**What to work on**
Output each line of the data word for word, from the first through the line that holds "pwr,p_leak,0.00349,uW", and leave off whatever follows.

[Collected data]
══════
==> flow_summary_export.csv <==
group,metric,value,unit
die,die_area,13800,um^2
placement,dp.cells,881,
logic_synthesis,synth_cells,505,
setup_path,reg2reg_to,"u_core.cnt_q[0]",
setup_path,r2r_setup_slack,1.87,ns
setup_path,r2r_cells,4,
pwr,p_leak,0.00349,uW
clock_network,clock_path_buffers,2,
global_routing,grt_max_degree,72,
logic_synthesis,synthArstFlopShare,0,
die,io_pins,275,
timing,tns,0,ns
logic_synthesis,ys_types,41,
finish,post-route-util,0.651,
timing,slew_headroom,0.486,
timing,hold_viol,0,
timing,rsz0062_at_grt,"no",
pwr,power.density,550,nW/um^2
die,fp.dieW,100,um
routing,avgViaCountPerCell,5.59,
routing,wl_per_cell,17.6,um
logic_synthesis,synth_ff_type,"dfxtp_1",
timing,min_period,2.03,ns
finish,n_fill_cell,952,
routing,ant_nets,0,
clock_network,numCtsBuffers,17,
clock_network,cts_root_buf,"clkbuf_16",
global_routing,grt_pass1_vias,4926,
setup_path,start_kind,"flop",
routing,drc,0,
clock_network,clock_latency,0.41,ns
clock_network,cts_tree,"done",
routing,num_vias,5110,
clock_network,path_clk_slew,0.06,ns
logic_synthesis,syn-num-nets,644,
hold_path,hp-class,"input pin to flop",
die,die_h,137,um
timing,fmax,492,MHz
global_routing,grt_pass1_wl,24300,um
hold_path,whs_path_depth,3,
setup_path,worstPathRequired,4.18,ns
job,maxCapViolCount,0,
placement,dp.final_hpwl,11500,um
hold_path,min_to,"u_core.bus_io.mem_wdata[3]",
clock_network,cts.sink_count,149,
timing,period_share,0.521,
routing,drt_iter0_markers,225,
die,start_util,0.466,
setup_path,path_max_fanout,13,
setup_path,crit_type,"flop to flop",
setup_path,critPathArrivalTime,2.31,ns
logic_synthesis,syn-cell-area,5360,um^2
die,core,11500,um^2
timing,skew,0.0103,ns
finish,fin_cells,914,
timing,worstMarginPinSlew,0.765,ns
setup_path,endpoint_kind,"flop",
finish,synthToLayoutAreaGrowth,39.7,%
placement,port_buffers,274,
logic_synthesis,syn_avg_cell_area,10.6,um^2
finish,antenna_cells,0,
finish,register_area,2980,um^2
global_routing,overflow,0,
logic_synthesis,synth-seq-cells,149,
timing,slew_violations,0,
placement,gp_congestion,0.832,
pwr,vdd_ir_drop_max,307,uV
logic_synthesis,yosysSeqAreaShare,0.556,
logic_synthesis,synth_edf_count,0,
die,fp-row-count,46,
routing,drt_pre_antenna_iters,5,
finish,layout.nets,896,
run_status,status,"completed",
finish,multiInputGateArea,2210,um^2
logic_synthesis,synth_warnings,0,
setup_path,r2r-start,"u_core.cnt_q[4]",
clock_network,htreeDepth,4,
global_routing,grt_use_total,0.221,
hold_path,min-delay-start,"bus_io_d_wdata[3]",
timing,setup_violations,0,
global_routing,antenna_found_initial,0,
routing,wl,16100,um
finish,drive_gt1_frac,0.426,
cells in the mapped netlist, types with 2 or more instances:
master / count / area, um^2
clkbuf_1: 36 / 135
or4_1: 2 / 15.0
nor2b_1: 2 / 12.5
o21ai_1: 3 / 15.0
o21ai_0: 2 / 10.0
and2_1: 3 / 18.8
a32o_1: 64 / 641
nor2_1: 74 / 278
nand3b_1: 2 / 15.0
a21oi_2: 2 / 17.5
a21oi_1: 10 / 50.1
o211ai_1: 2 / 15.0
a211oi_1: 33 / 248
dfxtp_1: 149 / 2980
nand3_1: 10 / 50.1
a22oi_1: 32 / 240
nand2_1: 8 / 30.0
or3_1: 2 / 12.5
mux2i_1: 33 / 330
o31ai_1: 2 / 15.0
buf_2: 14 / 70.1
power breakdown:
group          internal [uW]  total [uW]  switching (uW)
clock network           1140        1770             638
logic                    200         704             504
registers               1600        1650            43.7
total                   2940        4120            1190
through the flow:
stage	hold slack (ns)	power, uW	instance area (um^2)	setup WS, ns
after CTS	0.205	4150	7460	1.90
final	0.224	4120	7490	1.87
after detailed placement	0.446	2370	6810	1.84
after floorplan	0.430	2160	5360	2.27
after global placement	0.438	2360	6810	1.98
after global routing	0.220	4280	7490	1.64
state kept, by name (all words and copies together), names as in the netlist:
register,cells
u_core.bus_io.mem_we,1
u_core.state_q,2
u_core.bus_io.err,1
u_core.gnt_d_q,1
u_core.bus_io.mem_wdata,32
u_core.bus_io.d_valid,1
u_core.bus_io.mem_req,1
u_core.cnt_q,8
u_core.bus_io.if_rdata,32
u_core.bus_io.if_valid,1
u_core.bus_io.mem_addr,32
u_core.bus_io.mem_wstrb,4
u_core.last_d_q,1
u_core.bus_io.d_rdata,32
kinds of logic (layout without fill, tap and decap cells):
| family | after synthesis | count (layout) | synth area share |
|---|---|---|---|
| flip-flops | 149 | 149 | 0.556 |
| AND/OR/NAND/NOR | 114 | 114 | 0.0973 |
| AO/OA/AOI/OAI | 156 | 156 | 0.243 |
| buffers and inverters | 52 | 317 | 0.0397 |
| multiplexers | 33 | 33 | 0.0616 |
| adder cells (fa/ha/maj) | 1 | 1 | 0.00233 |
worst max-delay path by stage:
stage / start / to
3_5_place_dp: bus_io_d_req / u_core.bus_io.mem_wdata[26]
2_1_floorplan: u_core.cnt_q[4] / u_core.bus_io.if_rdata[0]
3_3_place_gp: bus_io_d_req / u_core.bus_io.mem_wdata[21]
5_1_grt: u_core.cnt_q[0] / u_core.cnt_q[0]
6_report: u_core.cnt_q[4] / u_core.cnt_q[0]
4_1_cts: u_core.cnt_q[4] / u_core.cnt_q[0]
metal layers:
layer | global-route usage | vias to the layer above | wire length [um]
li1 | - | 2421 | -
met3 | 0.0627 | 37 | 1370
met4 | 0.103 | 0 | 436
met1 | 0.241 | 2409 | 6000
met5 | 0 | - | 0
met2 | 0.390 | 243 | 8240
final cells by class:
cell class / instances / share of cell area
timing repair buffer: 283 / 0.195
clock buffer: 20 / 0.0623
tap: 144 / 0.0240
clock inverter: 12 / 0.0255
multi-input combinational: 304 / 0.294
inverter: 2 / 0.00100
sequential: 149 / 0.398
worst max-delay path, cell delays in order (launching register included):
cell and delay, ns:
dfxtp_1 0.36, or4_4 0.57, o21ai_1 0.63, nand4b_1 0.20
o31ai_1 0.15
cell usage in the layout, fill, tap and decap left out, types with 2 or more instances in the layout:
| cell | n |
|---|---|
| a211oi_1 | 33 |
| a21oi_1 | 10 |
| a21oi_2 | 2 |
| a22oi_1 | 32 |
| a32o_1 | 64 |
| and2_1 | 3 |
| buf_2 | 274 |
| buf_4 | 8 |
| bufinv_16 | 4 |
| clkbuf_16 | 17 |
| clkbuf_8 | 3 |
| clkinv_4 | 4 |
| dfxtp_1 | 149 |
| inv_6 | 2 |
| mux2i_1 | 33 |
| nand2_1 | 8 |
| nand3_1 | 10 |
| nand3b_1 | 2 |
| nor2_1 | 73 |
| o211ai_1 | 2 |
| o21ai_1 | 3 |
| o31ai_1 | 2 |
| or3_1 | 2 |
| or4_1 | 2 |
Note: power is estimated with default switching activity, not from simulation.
══════
**Reply**
==> flow_summary_export.csv <==
group,metric,value,unit
die,die_area,13800,um^2
placement,dp.cells,881,
logic_synthesis,synth_cells,505,
setup_path,reg2reg_to,"u_core.cnt_q[0]",
setup_path,r2r_setup_slack,1.87,ns
setup_path,r2r_cells,4,
pwr,p_leak,0.00349,uW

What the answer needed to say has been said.